*Problem to solve*.
With the records below as input, work out how many lines include the word "instances". Give only the number.
### Data listing ###
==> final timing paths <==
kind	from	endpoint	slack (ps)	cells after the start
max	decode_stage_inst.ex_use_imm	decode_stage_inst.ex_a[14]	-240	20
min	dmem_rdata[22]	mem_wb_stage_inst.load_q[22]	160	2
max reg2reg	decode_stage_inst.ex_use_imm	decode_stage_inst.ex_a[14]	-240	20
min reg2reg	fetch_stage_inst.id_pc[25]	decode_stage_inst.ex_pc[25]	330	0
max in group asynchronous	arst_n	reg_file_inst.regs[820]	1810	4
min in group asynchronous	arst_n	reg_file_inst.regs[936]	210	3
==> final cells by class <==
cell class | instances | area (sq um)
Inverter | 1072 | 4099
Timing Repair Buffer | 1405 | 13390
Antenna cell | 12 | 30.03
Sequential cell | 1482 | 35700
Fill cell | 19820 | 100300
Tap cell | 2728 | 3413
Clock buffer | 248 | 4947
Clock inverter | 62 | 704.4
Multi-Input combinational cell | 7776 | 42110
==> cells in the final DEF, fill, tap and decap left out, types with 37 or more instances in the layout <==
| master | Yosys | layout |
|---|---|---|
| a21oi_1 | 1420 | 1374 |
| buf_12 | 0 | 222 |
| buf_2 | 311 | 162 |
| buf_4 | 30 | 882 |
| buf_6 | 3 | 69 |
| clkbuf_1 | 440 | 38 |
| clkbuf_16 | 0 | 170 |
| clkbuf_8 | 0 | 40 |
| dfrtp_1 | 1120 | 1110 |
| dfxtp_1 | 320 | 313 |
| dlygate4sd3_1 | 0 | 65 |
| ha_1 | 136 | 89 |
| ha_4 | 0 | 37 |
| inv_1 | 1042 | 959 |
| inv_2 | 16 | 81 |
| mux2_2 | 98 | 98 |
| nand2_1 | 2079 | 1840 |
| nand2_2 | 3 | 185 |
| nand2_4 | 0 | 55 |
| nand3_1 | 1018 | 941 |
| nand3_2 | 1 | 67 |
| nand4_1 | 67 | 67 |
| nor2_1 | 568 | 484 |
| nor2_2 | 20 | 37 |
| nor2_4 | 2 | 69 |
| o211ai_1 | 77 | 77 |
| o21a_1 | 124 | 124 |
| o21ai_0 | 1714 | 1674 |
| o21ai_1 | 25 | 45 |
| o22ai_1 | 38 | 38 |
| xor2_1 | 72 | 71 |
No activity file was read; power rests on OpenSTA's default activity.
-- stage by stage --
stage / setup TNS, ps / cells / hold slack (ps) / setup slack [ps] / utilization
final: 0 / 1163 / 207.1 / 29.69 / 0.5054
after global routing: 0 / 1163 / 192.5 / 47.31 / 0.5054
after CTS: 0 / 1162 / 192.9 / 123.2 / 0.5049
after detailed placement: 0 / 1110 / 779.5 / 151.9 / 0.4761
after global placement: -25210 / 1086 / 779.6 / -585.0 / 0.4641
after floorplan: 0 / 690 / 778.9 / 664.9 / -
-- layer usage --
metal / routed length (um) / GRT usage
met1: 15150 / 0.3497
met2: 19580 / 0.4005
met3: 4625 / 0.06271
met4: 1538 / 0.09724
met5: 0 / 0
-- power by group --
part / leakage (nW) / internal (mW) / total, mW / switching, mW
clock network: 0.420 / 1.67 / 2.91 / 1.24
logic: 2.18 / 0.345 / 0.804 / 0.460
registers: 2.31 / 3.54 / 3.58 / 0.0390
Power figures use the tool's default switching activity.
--- src/verilog/cpu_pkg.sv ---
package cpu_pkg;

	typedef logic [15:0] word_t;        // Registers, stack data, output
	typedef logic [31:0] instr_t;       // {opcode, a, b, c}
	typedef logic [7:0] field_t;
	typedef logic [3:0] reg_index_t;
	typedef logic [7:0] imem_addr_t;
	typedef logic [15:0] stack_addr_t;  // Same width as the stack pointer

	localparam int NUM_REGS = 16;
	localparam int IMEM_DEPTH = 256;
	localparam int STACK_DEPTH = 2048;

	// Highest legal stack address
	localparam stack_addr_t STACK_LIMIT = 16'd2047;

	// Values not listed here are unknown opcodes
	typedef enum logic [7:0] {
		OP_EOF = 8'd0,
		OP_LOAD = 8'd1,     // R[c] = stack[sp - {a,b}]
		OP_STORE = 8'd2,    // stack[sp - {b,c}] = R[a]
		OP_LITERAL = 8'd3,  // R[c] = {a,b}
		OP_OUTPUT = 8'd5,
		OP_ADD = 8'd6,
		OP_SUB = 8'd7,
		OP_MUL = 8'd8,
		OP_BRANCH = 8'd11,  // Skip next if R[a] is zero
		OP_JUMP = 8'd12,
		OP_STACK = 8'd13,
		OP_INC = 8'd23,
		OP_DEC = 8'd24,
		OP_MOV = 8'd25,     // R[b] = R[a]
		OP_NOT = 8'd26,
		OP_OR = 8'd27,
		OP_AND = 8'd28,
		OP_EQ = 8'd29,
		OP_LT = 8'd30,
		OP_GT = 8'd31
	} opcode_t;

endpackage

--- src/verilog/alu.sv ---
module alu (
	input cpu_pkg::instr_t instruction,
	input cpu_pkg::word_t operand_a,
	input cpu_pkg::word_t operand_b,
	output cpu_pkg::word_t result
);

	cpu_pkg::opcode_t opcode;
	cpu_pkg::field_t field_a;
	cpu_pkg::field_t field_b;

	assign opcode = cpu_pkg::opcode_t'(instruction[31:24]);
	assign field_a = instruction[23:16];
	assign field_b = instruction[15:8];

	always_comb begin
		result = '0;
		case (opcode)
			cpu_pkg::OP_LITERAL: result = {field_a, field_b};
			cpu_pkg::OP_ADD: result = operand_a + operand_b;
			cpu_pkg::OP_SUB: result = operand_a - operand_b;
			cpu_pkg::OP_MUL: result = $signed(operand_a) * $signed(operand_b);  // Low half only
			cpu_pkg::OP_INC: result = operand_a + 16'd1;
			cpu_pkg::OP_DEC: result = operand_a - 16'd1;
			cpu_pkg::OP_MOV: result = operand_a;
			cpu_pkg::OP_NOT: result = cpu_pkg::word_t'(operand_a == '0);
			// Logical, not bitwise
			cpu_pkg::OP_OR: begin
				result = cpu_pkg::word_t'((operand_a != '0) || (operand_b != '0));
			end
			cpu_pkg::OP_AND: begin
				result = cpu_pkg::word_t'((operand_a != '0) && (operand_b != '0));
			end
			cpu_pkg::OP_EQ: result = cpu_pkg::word_t'(operand_a == operand_b);
			cpu_pkg::OP_LT: begin
				result = cpu_pkg::word_t'($signed(operand_a) < $signed(operand_b));
			end
			cpu_pkg::OP_GT: begin
				result = cpu_pkg::word_t'($signed(operand_a) > $signed(operand_b));
			end
			default: result = '0;
		endcase
	end

endmodule
===== config.mk =====
export PLATFORM = sky130hd
export DESIGN_NAME = cpu_control
export DESIGN_NICKNAME = d
export VERILOG_FILES = /design/src/verilog/cpu_pkg.sv /design/src/verilog/cpu_control.sv
export SDC_FILE = /design/constraint.sdc
export NUM_CORES = 1
export LEC_CHECK = 0
export CELL_PAD_IN_SITES_DETAIL_PLACEMENT = 1
export CELL_PAD_IN_SITES_GLOBAL_PLACEMENT = 2
export CORE_ASPECT_RATIO = 0.6
export CORE_MARGIN = 1.5
export CORE_UTILIZATION = 34
export CTS_CLUSTER_SIZE = 10
export DETAILED_ROUTE_END_ITERATION = 10
export DONT_BUFFER_PORTS = 1
export HOLD_SLACK_MARGIN = 0.05
export PLACE_DENSITY = 0.84
export SYNTH_ARGS = -nofsm -noshare
export SYNTH_HDL_FRONTEND = slang
export SYNTH_SLANG_ARGS = --single-unit

===== constraint.sdc =====
create_clock -name clock -period 4.9 [get_ports clock]
set_clock_uncertainty 0.15 [all_clocks]
set_input_delay 0.245 -clock clock [delete_from_list [all_inputs] [get_ports clock]]
set_output_delay 0.245 -clock clock [all_outputs]
set_load 0.02 [all_outputs]

===== src/verilog/cpu_pkg.sv =====
package cpu_pkg;

	typedef logic [15:0] word_t;        // Registers, stack data, output
	typedef logic [31:0] instr_t;       // {opcode, a, b, c}
	typedef logic [7:0] field_t;
	typedef logic [3:0] reg_index_t;
	typedef logic [7:0] imem_addr_t;
	typedef logic [15:0] stack_addr_t;  // Same width as the stack pointer

	localparam int NUM_REGS = 16;
	localparam int IMEM_DEPTH = 256;
	localparam int STACK_DEPTH = 2048;

	// Highest legal stack address
	localparam stack_addr_t STACK_LIMIT = 16'd2047;

	// Values not listed here are unknown opcodes
	typedef enum logic [7:0] {
		OP_EOF = 8'd0,
		OP_LOAD = 8'd1,     // R[c] = stack[sp - {a,b}]
		OP_STORE = 8'd2,    // stack[sp - {b,c}] = R[a]
		OP_LITERAL = 8'd3,  // R[c] = {a,b}
		OP_OUTPUT = 8'd5,
		OP_ADD = 8'd6,
		OP_SUB = 8'd7,
		OP_MUL = 8'd8,
		OP_BRANCH = 8'd11,  // Skip next if R[a] is zero
		OP_JUMP = 8'd12,
		OP_STACK = 8'd13,
		OP_INC = 8'd23,
		OP_DEC = 8'd24,
		OP_MOV = 8'd25,     // R[b] = R[a]
		OP_NOT = 8'd26,
		OP_OR = 8'd27,
		OP_AND = 8'd28,
		OP_EQ = 8'd29,
		OP_LT = 8'd30,
		OP_GT = 8'd31
	} opcode_t;

endpackage


===== src/verilog/cpu_control.sv =====
module cpu_control (
	input logic clock,
	input logic reset_n,
	input logic start,
	input cpu_pkg::instr_t instruction,
	input cpu_pkg::word_t read_a,
	input cpu_pkg::word_t read_b,
	input cpu_pkg::word_t alu_result,
	input cpu_pkg::word_t stack_read_data,
	input logic stack_fault,
	output cpu_pkg::imem_addr_t fetch_address,
	output logic write_enable,
	output cpu_pkg::reg_index_t write_index,
	output cpu_pkg::word_t write_data,
	output cpu_pkg::stack_addr_t stack_address,
	output logic stack_read,
	output logic stack_write,
	output cpu_pkg::word_t stack_write_data,
	output logic out_valid,
	output cpu_pkg::word_t out_value,
	output logic running,
	output logic done,
	output logic unknown_opcode,
	output logic stack_fault_flag
);

	typedef enum logic [2:0] {
		ST_IDLE,
		ST_FETCH,
		ST_WAIT,
		ST_EXECUTE,
		ST_LOAD_WAIT,
		ST_HALTED
	} state_t;

	state_t state;
	cpu_pkg::imem_addr_t pc;
	cpu_pkg::stack_addr_t sp;
	cpu_pkg::opcode_t opcode;
	cpu_pkg::field_t field_a;
	cpu_pkg::field_t field_b;
	cpu_pkg::field_t field_c;
	logic exec_write;
	logic error;

	assign opcode = cpu_pkg::opcode_t'(instruction[31:24]);
	assign field_a = instruction[23:16];
	assign field_b = instruction[15:8];
	assign field_c = instruction[7:0];

	assign error = unknown_opcode || stack_fault_flag;
	assign running = (state != ST_IDLE) && (state != ST_HALTED);
	assign fetch_address = pc;

	// Destination register per opcode
	always_comb begin
		exec_write = 1'b0;
		write_index = field_c[3:0];
		case (opcode)
			cpu_pkg::OP_LITERAL, cpu_pkg::OP_ADD, cpu_pkg::OP_SUB, cpu_pkg::OP_MUL,
			cpu_pkg::OP_OR, cpu_pkg::OP_AND, cpu_pkg::OP_EQ, cpu_pkg::OP_LT,
			cpu_pkg::OP_GT: begin
				exec_write = 1'b1;
			end
			cpu_pkg::OP_INC, cpu_pkg::OP_DEC: begin
				exec_write = 1'b1;
				write_index = field_a[3:0];
			end
			cpu_pkg::OP_MOV, cpu_pkg::OP_NOT: begin
				exec_write = 1'b1;
				write_index = field_b[3:0];
			end
			default: exec_write = 1'b0;
		endcase
	end

	// LOAD result lands one cycle after the read strobe
	assign write_enable = ((state == ST_EXECUTE) && exec_write) || (state == ST_LOAD_WAIT);
	assign write_data = (state == ST_LOAD_WAIT) ? stack_read_data : alu_result;

	// STORE offset is {b,c}, LOAD offset is {a,b}
	assign stack_address = (opcode == cpu_pkg::OP_STORE) ? sp - {field_b, field_c}
		: sp - {field_a, field_b};
	assign stack_read = (state == ST_EXECUTE) && (opcode == cpu_pkg::OP_LOAD);
	assign stack_write = (state == ST_EXECUTE) && (opcode == cpu_pkg::OP_STORE);
	assign stack_write_data = read_a;

	always_ff @(posedge clock) begin
		if (!reset_n) begin
			state <= ST_IDLE;
			pc <= '0;
			sp <= '0;
			out_valid <= 1'b0;
			out_value <= '0;
			done <= 1'b0;
			unknown_opcode <= 1'b0;
			stack_fault_flag <= 1'b0;
		end else begin
			out_valid <= 1'b0;
			case (state)
				ST_IDLE: begin
					if (start && !error) begin
						pc <= '0;
						state <= ST_FETCH;
					end
				end
				ST_FETCH: state <= ST_WAIT;
				ST_WAIT: state <= ST_EXECUTE;  // Instruction valid from here
				ST_EXECUTE: begin
					pc <= pc + 8'd1;
					state <= ST_FETCH;
					case (opcode)
						cpu_pkg::OP_EOF: begin
							done <= 1'b1;
							state <= ST_HALTED;
						end
						cpu_pkg::OP_OUTPUT: begin
							out_valid <= 1'b1;
							out_value <= read_a;
						end
						cpu_pkg::OP_BRANCH: begin
							if (read_a == '0) begin
								pc <= pc + 8'd2;
							end
						end
						cpu_pkg::OP_JUMP: begin
							if (field_a == '0) begin
								pc <= cpu_pkg::imem_addr_t'({field_b, field_c});
							end else begin
								pc <= cpu_pkg::imem_addr_t'(read_b);
							end
						end
						cpu_pkg::OP_STACK: sp <= sp + {field_a, field_b};
						cpu_pkg::OP_STORE: begin
							if (stack_fault) begin
								stack_fault_flag <= 1'b1;
								state <= ST_HALTED;
							end
						end
						cpu_pkg::OP_LOAD: begin
							pc <= pc;  // Advanced after the read returns
							if (stack_fault) begin
								stack_fault_flag <= 1'b1;
								state <= ST_HALTED;
							end else begin
								state <= ST_LOAD_WAIT;
							end
						end
						default: begin
							if (!exec_write) begin
								unknown_opcode <= 1'b1;
								state <= ST_HALTED;
							end
						end
					endcase
				end
				ST_LOAD_WAIT: begin
					pc <= pc + 8'd1;
					state <= ST_FETCH;
				end
				ST_HALTED: state <= ST_HALTED;  // Left only by reset
				default: state <= ST_IDLE;
			endcase
		end
	end

endmodule


Yosys cells after proc, flatten, opt, wreduce, memory -nomap -nowiden
Cells that the tools add are included.
{"block": "classes", "n_addsub": 5, "mux": 16, "n_eq_ne": 27, "bitwise_logic": 2, "n_reduce_logical": 27}
{"op": "equality test 8 x 5 -> 1 bit (second input constant)", "count": 9}
{"op": "one-hot mux 8 bit (3 select lines)", "count": 2}
{"op": "equality test 8 x 4 -> 1 bit (second input constant)", "count": 4}
{"op": "two-way mux 16 bit", "count": 2}
{"op": "subtractor 16 bit", "count": 2}
{"op": "equality test 8 x 3 -> 1 bit (second input constant)", "count": 3}
{"op": "two-way mux 8 bit", "count": 3}
{"op": "one-hot mux 3 bit (6 select lines)", "count": 1}
{"op": "adder 16 bit", "count": 1}
{"op": "equality test 8 x 2 -> 1 bit (second input constant)", "count": 2}
{"op": "logical NOT 16 bit", "count": 1}
{"op": "logical NOT 8 bit", "count": 2}
{"op": "OR reduction 13 bit", "count": 1}
{"op": "one-hot mux 3 bit (4 select lines)", "count": 1}
{"op": "two-way mux 3 bit", "count": 3}
{"op": "AND reduction 3 bit", "count": 3}
{"op": "adder 8 x 1 -> 8 bit (second input constant)", "count": 1}
{"op": "adder 8 x 2 -> 8 bit (second input constant)", "count": 1}
{"op": "equality test 8 x 1 -> 1 bit (second input constant)", "count": 1}
{"op": "one-hot mux 4 bit (2 select lines)", "count": 1}
{"op": "AND reduction 2 bit", "count": 4}
{"op": "OR reduction 7 bit", "count": 1}
{"op": "equality test 3 x 2 -> 1 bit (second input constant)", "count": 2}
{"op": "equality test 3 bit (second input constant)", "count": 2}
{"op": "12 further kinds", "count": 24}
{"block": "word_totals", "reg_bits": 47, "inputBits": 100}

Longest topological paths before layout
{"block": "depth", "word_depth": 6, "ltp_mapped": 14, "ltp_nobuf": 13}

Least setup slack after synthesis
No wires, ideal clock.
{"block": "synth_path", "path_kind": "input-to-output", "start": "in instruction[28]", "end": "out stack_address[15]", "stages": 13, "t_required_ns": 4.505, "arrival_ns": 3.675, "path_buffers": 2, "path_slack_ns": 0.830, "cell_sequence": "or4_1 -> buf_2 -> nor2_1 -> nand2_1 -> clkbuf_1 -> nor2_1 -> a21oi_1 -> ha_1 -> a21o_1 -> a31oi_1 -> a211oi_1 -> or2_2 -> a311oi_1"}
{"block": "synth_between", "elab_chain_len": 2}
{"element": "start: declaration", "line": "cpu_control.sv:5", "source": "input cpu_pkg::instr_t instruction,"}
{"element": "equality test 8 x 2 -> 1 bit", "line": "cpu_control.sv:82", "source": "assign stack_address = (opcode == cpu_pkg::OP_STORE) ? sp - {field_b, field_c}"}
{"element": "two-way mux 16 bit", "line": "cpu_control.sv:82"}
{"element": "end: declaration", "line": "cpu_control.sv:15", "source": "output cpu_pkg::stack_addr_t stack_address,"}
No other way between the ends.

Worst setup path in the final report
Same ends and word-level chain as after synthesis.

==> flow_metrics.env <==
export IMPL_status="completed"
export IMPL_die_h_um=93.34
export IMPL_route_detailed_drc=0
export IMPL_area_delta_synth_final_pct=9.280
export IMPL_finalInstanceArea_um2=5054
export IMPL_synth_area_leaders="dfxtp_1 (20%), nand2_1 (11%), ha_1 (8.7%)"
export IMPL_post_synth_cell_area_avg_um2=7.060
export IMPL_leakagePower_uw=0.002027
export IMPL_setup_violations=0
export IMPL_grt_pass1_wl_um=26730
export IMPL_period_minus_slack_ns=4.464
export IMPL_grt_antenna_before_repair=1
export IMPL_drt_iter0_drc=400
export IMPL_top_layer="met4"
export IMPL_cts_repair_resized=0
export IMPL_synth_area_um2=4624
export IMPL_ys_ff_latch=47
export IMPL_vdd_drop_max_mv=0.1506
export IMPL_syn_inst=655
export IMPL_clk_pin_slew_ns=0.08
export IMPL_finish_utilization_pct=38.72
export IMPL_ios=184
export IMPL_synth_top_area_share_pct=20.35
export IMPL_hold_viol_final=0
export IMPL_drive_gt1_share_pct=5.564
export IMPL_cts_tree="built"
export IMPL_cts_buffers=5
export IMPL_synth_edf_count=0
export IMPL_gp_congestion=0.8671
export IMPL_required_ns=4.51
export IMPL_arrival_ns=4.07
export IMPL_power_per_cell_area_nw_per_um2=212.2
export IMPL_detail_route_antenna_nets=0
export IMPL_synth_commonest_cells="nand2_1 (137), dfxtp_1 (47), nor2_1 (46)"
export IMPL_finalMaxSlewViolations=0
export IMPL_htreeDepth=2
export IMPL_ys_seq_area_share_pct=20.35
export IMPL_grt_overflow=0
export IMPL_nets=780
export IMPL_dpl_hpwl_um=13310
export IMPL_power_frac_clock_pct=39.4
export IMPL_grt_setup_unrepaired="no"
export IMPL_ys_warn_count=0
export IMPL_dr_pass1_iters=5
export IMPL_cp_start_kind="primary input"
export IMPL_synth_most_common_cell="nand2_1"
export IMPL_intPower_uw=716.8
export IMPL_placed_area_um2=4679
export IMPL_period_share_pct=91.10
export IMPL_die_area_um2=14330
export IMPL_combPwrFrac_pct=21.2
export IMPL_grt_usage_pct=23.66
export IMPL_synth_largest_area_cell="dfxtp_1"
export IMPL_drt_met1_wl_um=8732
export IMPL_wl_met3_um=1153
export IMPL_fmaxAchievable_ghz=0.2240
export IMPL_ys_async_sr_fraction_pct=0
export IMPL_ys_flop_type="dfxtp_1"
export IMPL_cts_root_buf="clkbuf_16"
export IMPL_routedWlPerCell_um=21.43
export IMPL_wl_met2_um=7460
export IMPL_whs_ns=0.06951
export IMPL_grt_pass1_vias=4834
export IMPL_clock_latency_ns=0.30
export IMPL_start_util_pct=35.43
export IMPL_die_x_um=153.6
export IMPL_cap_viol_max_count=0
export IMPL_rows=32
export IMPL_cp_end_kind="output pin"
export IMPL_port_buffer_count=0
export IMPL_seqPwrFrac_pct=39.4
export IMPL_cts_sinks=47
export IMPL_path_max_fanout=6
export IMPL_drt_total_wl_um=17530
export IMPL_hold_path_class="in2reg"
export IMPL_power_switching_uw=355.5
export IMPL_syn_nets=789
export IMPL_via_count=5009
export IMPL_worst_slew_pin_slew_ns=1.205
export IMPL_slew_headroom_pct=19.39
export IMPL_grt_max_degree=34
export IMPL_max_clock_path_buffers=2
export IMPL_switching_share_pct=33.15
export IMPL_setup_tns_ns=0
export IMPL_crit_type="in2out"
export IMPL_core_area_um2=13050
export IMPL_vias_per_cell=6.123
export IMPL_ys_types=65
###
*Task solution*.
2